Tutto il contenuto dell’opera è visto da una prospettiva non terrena, ma lunare, quindi eterea. Eterei sono infatti i colori, accesissimi, astrusi, sia dei vestiti che dei trucchi.Visionari i nomi, grotteschi: Ciancicato Miao (Totò), Baciù (Ninetto Davoli) il figlio, Crisantema, la madre morta, Assurdina (SIlvana Mangano), la nuova moglie.
Sono “osservate” dalla luna anche le dinamiche sceniche dei tre interpreti, ambientate in una baraccopoli, dove il sordomutismo di Assurdina dà luogo a siparietti dolci, umoristici, volutamente chapliniani.
Ma questa visionarietà si blocca di fronte al teatro degli eventi, cioè le baracche della periferia romana che erano state la scenografia dei primi tragici film neorealisti di Pasolini.
Il nuovo modello sociale ed economico degli anni ’60 si fonde con l’ideale grottesco ma amaro di Ciancicato e Baciù di formare una famiglia, i colori si mischiano con la miseria dei luoghi. Chiarissimo l’intento di Pasolini di voler rappresentare quella società dei consumi del boom economcio come eccentrica, volgare, fonte di quel mutamento antropologico spesso denunciato.Pertanto è un mondo illusorio ma contestualmente reale. E tragico.

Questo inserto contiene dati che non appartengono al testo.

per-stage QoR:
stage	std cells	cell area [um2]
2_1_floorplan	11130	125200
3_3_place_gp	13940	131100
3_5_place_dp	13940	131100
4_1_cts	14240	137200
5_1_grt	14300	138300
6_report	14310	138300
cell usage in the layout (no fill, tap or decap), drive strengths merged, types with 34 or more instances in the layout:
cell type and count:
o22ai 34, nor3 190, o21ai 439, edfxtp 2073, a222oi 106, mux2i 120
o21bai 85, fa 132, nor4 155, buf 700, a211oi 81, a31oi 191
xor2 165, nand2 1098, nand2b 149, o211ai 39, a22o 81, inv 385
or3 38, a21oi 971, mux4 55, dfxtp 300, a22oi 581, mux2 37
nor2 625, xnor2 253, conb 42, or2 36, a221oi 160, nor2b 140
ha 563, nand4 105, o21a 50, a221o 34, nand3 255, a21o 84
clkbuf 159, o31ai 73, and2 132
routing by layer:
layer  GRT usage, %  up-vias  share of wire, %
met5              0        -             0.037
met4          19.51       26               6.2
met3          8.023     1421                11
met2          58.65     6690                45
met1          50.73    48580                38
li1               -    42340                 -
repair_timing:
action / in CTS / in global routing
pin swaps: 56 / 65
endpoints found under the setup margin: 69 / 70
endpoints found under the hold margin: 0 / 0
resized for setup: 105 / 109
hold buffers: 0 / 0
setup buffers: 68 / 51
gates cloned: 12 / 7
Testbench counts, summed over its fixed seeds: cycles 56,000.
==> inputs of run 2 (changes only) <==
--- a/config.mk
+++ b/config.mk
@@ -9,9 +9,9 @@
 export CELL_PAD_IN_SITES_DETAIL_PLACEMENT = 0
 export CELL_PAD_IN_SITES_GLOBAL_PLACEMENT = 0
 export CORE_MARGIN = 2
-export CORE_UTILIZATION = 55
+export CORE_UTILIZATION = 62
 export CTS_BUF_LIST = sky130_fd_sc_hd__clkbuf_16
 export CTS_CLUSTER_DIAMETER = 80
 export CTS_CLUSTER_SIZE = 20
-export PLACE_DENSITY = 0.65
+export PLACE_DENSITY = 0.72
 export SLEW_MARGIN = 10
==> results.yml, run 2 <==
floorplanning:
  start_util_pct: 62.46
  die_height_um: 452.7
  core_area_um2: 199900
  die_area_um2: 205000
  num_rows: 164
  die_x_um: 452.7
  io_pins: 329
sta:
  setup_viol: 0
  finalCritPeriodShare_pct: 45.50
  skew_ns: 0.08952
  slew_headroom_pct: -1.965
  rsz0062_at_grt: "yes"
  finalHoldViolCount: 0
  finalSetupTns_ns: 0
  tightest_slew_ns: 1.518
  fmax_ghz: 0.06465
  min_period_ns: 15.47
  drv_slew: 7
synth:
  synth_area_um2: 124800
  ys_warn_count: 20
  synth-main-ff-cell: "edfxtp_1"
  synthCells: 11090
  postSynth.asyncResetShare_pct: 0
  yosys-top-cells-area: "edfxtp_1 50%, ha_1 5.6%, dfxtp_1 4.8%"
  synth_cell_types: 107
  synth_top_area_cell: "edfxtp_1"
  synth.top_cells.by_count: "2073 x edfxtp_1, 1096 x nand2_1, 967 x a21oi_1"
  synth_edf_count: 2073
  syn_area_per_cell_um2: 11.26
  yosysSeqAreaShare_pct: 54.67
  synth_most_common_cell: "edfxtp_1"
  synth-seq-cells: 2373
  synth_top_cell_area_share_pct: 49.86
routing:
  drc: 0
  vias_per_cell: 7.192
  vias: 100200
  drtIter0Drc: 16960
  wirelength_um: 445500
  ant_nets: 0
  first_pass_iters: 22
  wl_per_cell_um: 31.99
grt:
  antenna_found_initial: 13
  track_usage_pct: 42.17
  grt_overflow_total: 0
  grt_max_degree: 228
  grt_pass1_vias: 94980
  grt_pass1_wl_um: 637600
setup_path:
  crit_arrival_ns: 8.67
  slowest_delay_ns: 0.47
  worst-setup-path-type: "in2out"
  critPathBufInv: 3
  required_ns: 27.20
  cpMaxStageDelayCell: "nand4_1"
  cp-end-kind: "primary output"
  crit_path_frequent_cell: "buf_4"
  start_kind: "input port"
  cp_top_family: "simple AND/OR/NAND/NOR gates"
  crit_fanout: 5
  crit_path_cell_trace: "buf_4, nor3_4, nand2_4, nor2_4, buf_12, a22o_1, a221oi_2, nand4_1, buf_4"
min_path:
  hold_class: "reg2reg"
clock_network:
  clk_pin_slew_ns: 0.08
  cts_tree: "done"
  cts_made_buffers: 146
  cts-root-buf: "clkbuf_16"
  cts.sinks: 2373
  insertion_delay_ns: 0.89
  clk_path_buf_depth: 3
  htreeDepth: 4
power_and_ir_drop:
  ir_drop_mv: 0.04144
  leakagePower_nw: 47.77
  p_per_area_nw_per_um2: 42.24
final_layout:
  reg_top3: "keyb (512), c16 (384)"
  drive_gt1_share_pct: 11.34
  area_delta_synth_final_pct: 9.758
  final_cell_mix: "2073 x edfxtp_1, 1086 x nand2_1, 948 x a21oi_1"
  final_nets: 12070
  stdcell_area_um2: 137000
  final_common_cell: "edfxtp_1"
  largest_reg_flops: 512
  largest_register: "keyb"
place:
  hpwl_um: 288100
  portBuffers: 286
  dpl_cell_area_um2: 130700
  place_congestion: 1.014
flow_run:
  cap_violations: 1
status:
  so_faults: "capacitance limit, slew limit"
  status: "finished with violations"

E qui che si inserisce il pessimismo di Pasolini nel riaffermare l’equivalenza della vita e della morte.L’incidente mortale di Assurdina, cadendo dall’alto del Colosseo su una buccia di banana e la successiva apparizione del suo fantasma nella baracca, sono la prova che effettivamente la vita, per chi nasce e sopravvive in condizioni miserevoli, è una parentesi onirica, e che quindi l’ineluttabilità del destino nei due momenti topici dell’inizio e della fine, unico artefice della nostra presenza terrena che prescinde da dinamiche volontaristiche, ha il potere di equiparare la vita e la morte in una unica dimensione esistenziale.